§ **WORK TO COMPLETE**: Filter the listing and keep only the lines with the word "past".

§ **DATA FOR THIS EXERCISE**:
# # # # #

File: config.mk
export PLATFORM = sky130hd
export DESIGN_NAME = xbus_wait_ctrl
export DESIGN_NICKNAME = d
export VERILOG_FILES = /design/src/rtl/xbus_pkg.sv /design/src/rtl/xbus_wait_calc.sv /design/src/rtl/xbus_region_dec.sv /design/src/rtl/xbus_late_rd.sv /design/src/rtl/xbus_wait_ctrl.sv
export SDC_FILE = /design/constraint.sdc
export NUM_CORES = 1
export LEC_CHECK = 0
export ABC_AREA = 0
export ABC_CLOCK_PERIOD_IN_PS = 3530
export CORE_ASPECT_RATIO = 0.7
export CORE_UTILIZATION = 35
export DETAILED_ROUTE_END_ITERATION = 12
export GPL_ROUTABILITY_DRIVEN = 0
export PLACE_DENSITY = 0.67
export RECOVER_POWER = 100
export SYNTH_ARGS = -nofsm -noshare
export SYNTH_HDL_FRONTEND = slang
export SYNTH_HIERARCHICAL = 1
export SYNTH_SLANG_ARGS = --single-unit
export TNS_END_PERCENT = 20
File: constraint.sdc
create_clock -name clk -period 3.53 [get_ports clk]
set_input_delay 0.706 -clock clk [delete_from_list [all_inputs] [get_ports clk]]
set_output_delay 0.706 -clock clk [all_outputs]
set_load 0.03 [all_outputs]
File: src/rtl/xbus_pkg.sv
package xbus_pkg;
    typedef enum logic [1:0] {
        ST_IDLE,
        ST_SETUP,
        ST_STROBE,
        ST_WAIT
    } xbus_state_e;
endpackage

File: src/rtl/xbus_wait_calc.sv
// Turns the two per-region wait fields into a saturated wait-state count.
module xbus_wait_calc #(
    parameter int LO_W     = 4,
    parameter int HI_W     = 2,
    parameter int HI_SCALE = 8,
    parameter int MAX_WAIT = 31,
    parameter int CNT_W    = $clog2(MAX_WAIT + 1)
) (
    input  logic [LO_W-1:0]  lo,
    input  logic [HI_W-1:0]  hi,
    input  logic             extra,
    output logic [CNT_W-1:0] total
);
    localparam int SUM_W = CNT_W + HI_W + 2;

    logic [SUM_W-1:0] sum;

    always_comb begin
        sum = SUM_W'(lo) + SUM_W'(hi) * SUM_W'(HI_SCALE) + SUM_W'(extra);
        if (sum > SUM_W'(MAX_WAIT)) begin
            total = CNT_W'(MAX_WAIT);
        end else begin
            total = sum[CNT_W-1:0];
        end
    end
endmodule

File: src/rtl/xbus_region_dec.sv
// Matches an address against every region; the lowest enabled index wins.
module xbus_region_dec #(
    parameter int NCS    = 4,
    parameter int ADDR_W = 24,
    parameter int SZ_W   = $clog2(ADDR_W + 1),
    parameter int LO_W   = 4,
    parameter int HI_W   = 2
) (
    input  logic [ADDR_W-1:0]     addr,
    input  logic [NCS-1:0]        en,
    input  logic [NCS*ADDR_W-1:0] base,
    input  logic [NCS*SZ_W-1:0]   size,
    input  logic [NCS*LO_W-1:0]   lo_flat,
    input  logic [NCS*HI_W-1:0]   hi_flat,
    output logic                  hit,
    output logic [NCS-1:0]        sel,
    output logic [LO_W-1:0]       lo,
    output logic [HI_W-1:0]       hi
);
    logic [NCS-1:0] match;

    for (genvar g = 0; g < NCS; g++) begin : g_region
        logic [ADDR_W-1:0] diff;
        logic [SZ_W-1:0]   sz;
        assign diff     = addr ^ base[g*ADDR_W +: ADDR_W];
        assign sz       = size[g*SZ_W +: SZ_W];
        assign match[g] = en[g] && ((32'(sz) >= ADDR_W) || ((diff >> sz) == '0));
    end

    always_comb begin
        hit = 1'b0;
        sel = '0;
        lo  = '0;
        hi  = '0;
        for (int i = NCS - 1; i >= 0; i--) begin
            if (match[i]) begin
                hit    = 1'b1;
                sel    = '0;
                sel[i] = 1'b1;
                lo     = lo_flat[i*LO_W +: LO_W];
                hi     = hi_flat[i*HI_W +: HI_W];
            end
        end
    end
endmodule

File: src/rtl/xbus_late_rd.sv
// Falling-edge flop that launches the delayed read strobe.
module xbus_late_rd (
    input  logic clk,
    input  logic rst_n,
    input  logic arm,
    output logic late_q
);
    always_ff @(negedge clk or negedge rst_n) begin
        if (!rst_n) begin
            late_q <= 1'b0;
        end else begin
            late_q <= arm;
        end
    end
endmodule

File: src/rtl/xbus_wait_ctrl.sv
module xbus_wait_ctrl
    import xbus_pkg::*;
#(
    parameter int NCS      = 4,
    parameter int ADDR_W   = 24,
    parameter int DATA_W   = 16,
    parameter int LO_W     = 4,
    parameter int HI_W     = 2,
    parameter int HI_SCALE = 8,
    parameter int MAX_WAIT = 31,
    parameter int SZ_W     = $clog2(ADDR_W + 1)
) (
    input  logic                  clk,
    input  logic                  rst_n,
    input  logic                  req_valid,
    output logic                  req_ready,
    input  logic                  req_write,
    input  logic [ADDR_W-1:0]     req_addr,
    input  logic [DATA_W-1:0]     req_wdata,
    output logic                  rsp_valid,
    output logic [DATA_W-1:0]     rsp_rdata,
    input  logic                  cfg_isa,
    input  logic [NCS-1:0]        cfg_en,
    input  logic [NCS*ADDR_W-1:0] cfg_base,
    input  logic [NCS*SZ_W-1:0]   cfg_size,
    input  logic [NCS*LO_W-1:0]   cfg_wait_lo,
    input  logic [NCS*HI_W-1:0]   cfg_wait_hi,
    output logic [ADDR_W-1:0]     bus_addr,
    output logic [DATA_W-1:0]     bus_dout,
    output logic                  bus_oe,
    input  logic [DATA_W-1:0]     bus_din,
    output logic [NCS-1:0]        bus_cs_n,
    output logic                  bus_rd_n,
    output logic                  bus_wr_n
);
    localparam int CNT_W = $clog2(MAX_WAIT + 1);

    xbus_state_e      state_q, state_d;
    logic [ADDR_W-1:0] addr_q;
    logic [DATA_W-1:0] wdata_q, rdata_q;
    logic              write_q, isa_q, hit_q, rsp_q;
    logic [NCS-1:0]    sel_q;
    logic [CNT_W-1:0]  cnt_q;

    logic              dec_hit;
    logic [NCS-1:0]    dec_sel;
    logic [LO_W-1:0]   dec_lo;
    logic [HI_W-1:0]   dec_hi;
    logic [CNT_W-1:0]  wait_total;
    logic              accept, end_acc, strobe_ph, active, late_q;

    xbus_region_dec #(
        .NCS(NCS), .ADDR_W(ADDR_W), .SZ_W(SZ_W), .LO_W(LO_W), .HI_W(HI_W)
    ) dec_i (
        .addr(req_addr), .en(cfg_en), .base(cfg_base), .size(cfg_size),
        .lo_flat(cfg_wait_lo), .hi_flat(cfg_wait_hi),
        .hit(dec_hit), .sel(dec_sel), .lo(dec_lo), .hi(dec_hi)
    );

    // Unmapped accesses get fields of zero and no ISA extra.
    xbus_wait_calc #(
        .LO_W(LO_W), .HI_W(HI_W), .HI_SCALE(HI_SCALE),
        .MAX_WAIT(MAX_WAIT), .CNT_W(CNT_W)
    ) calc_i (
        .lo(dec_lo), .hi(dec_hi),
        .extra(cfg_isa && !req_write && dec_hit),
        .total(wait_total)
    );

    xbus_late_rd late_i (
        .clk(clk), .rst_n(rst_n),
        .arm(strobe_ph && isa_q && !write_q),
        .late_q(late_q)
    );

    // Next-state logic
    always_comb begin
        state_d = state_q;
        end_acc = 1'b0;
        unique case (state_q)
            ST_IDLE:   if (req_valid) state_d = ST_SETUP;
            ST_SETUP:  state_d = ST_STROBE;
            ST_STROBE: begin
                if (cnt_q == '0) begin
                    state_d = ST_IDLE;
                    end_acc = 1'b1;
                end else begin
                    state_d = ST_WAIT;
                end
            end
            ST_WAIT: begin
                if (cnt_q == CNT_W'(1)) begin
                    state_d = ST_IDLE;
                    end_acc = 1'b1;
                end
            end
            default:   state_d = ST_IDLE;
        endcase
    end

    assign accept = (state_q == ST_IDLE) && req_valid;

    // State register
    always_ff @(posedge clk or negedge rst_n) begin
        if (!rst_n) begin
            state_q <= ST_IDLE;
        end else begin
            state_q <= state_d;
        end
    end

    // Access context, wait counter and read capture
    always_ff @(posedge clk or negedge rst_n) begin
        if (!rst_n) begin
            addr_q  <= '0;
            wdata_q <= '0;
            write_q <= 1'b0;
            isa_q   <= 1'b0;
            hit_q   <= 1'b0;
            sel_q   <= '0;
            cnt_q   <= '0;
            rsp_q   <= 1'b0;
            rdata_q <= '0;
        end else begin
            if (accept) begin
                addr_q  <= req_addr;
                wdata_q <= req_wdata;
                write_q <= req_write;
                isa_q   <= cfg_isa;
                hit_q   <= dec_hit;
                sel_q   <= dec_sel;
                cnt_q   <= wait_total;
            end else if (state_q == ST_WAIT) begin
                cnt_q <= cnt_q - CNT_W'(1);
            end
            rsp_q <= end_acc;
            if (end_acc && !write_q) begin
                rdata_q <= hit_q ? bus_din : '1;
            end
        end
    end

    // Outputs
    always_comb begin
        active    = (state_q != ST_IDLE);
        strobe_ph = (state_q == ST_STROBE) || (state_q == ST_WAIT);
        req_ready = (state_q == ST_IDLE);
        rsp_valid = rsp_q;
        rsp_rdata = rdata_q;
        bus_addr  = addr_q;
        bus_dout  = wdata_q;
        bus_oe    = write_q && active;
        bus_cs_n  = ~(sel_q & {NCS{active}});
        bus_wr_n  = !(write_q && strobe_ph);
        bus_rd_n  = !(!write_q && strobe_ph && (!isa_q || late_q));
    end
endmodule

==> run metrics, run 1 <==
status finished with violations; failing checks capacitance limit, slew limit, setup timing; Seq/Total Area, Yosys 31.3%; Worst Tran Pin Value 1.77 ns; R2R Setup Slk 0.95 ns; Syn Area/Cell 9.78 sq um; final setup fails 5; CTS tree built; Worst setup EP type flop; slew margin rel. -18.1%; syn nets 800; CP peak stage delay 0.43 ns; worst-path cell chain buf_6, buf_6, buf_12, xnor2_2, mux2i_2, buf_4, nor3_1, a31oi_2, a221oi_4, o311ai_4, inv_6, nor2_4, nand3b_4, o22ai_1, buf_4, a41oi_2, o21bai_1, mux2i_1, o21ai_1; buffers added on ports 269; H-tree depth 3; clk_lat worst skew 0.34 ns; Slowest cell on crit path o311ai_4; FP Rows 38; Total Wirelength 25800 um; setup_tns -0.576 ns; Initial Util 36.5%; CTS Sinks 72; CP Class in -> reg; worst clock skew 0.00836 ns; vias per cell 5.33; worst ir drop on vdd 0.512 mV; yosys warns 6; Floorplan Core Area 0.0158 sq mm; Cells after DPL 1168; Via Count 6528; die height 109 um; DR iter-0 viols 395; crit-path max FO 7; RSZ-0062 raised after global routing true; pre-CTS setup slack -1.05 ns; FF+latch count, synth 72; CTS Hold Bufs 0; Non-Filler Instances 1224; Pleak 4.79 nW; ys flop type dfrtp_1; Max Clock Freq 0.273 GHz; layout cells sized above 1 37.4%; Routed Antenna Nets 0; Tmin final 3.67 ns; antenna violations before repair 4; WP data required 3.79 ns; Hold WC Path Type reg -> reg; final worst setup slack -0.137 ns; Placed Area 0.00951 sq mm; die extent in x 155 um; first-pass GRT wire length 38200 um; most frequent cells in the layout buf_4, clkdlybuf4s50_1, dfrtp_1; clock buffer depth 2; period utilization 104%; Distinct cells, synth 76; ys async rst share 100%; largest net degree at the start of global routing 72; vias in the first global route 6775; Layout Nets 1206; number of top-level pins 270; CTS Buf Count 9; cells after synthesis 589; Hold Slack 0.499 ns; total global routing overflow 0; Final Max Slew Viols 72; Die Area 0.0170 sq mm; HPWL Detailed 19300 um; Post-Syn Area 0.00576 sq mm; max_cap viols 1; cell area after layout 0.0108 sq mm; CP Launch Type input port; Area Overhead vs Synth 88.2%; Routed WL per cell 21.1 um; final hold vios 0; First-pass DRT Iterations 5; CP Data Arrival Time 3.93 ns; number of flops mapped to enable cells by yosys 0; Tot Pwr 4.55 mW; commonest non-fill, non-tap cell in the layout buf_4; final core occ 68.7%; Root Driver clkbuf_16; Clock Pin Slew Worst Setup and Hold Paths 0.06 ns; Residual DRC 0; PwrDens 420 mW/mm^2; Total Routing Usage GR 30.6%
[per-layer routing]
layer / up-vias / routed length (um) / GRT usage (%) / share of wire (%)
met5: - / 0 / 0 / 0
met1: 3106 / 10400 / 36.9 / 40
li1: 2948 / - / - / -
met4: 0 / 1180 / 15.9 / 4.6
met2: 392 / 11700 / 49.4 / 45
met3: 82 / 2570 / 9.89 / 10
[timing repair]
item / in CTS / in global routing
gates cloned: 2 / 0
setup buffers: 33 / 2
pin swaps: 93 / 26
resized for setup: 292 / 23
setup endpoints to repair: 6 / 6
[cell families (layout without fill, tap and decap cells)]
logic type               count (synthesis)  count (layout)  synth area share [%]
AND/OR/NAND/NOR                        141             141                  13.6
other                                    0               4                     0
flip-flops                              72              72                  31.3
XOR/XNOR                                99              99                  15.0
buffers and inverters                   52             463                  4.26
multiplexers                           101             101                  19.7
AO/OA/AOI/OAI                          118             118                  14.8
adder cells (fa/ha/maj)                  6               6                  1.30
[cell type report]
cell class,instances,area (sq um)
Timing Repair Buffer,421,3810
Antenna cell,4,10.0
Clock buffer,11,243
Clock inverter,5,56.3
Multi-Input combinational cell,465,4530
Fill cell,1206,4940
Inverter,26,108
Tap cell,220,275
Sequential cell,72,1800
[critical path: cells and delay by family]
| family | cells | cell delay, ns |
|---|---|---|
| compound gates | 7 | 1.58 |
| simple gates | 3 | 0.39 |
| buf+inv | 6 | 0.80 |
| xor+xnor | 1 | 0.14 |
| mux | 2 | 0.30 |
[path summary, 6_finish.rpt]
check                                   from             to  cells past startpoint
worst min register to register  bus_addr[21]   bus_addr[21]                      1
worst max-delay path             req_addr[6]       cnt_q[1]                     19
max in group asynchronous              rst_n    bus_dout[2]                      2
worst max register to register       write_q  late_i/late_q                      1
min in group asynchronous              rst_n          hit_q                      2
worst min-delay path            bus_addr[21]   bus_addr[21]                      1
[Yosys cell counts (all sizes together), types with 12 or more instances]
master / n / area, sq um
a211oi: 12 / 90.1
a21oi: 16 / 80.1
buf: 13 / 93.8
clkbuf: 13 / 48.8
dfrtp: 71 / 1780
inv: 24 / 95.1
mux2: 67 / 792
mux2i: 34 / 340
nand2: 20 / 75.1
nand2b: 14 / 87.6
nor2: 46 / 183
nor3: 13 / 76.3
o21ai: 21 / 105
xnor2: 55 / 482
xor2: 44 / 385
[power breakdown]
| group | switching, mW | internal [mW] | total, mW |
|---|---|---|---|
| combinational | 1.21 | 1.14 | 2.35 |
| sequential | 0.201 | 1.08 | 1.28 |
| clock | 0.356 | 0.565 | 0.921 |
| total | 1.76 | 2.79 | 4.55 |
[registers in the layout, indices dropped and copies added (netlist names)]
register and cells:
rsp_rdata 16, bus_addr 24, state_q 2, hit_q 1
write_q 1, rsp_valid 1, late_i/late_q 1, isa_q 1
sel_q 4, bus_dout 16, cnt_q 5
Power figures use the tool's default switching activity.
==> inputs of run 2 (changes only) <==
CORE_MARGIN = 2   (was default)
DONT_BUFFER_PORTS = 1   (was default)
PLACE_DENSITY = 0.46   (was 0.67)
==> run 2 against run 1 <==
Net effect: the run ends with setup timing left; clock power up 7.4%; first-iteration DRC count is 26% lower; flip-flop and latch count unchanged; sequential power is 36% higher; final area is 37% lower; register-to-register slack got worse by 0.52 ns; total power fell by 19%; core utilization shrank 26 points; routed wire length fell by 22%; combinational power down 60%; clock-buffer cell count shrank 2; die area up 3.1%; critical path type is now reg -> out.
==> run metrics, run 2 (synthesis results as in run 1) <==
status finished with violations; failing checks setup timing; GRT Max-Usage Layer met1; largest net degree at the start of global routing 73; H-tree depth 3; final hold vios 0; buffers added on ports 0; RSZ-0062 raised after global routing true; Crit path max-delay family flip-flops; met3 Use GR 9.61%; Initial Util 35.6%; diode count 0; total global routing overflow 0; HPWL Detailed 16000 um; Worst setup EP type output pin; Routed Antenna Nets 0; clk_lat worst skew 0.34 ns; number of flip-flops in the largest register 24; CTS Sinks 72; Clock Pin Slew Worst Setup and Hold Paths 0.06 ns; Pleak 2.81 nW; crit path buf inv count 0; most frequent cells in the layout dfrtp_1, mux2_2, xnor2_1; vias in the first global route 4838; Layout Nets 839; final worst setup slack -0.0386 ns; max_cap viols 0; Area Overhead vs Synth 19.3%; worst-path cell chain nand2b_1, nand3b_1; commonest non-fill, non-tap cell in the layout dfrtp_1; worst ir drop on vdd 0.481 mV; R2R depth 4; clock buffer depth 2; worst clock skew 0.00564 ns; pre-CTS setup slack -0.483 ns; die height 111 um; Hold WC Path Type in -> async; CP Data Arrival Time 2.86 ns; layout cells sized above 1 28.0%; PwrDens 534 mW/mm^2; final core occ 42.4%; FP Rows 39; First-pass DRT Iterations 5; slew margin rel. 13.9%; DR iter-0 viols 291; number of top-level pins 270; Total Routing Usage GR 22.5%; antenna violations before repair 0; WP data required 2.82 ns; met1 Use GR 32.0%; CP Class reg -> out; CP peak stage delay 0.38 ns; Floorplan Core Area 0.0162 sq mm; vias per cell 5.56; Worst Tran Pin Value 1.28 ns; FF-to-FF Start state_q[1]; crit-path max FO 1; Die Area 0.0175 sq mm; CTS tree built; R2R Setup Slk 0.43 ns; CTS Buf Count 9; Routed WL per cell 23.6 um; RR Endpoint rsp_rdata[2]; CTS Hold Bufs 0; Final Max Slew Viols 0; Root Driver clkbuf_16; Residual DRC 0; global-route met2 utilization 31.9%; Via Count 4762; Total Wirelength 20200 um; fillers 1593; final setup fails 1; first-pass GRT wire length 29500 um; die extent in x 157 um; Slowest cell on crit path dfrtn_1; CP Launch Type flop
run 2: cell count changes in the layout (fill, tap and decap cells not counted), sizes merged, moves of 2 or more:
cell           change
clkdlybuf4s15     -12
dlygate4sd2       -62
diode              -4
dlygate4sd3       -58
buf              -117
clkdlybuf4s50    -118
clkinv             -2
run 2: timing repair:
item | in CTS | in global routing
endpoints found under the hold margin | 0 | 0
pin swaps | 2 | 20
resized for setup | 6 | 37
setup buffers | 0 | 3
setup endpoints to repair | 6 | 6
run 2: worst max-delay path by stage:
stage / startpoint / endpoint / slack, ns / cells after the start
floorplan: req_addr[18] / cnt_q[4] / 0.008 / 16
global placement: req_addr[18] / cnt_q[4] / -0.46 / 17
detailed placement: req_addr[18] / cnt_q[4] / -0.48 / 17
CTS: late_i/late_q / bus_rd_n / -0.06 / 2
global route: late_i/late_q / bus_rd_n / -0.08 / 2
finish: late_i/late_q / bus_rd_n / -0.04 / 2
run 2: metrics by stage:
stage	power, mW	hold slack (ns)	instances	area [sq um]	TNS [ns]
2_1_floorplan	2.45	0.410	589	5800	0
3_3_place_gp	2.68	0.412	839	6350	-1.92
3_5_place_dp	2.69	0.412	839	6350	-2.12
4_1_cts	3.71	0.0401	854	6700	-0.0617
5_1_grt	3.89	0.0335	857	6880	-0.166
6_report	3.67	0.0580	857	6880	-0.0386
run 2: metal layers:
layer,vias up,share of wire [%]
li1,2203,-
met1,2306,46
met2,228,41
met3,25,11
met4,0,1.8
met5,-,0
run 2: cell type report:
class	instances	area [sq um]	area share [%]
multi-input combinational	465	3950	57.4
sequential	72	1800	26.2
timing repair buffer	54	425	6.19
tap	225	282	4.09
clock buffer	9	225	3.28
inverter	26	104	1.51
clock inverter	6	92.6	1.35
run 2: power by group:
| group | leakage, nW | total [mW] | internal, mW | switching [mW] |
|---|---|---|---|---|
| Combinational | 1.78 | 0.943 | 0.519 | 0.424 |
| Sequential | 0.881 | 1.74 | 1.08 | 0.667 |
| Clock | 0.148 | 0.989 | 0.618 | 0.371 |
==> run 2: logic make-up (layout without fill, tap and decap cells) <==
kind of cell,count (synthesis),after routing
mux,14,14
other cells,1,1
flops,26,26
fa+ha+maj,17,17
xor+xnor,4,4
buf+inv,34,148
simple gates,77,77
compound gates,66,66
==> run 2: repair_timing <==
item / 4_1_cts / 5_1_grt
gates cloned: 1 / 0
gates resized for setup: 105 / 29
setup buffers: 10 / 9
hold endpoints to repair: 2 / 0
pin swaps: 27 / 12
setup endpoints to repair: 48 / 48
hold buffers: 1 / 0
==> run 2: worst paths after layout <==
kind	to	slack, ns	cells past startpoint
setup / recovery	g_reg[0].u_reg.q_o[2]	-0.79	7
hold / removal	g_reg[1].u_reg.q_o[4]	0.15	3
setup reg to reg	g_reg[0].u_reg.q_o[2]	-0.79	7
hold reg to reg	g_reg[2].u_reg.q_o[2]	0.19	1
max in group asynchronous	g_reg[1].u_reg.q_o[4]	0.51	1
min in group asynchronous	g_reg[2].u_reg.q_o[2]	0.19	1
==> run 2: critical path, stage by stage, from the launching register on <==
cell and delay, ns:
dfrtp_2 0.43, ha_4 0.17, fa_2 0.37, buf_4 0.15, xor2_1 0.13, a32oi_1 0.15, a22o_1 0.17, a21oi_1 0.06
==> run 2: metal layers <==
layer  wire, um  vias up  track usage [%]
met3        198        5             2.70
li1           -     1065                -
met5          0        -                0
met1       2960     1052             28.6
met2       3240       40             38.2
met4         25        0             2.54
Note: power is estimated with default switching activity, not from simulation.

# # # # #

§ **REPLY TO THE TASK**:
check                                   from             to  cells past startpoint
kind	to	slack, ns	cells past startpoint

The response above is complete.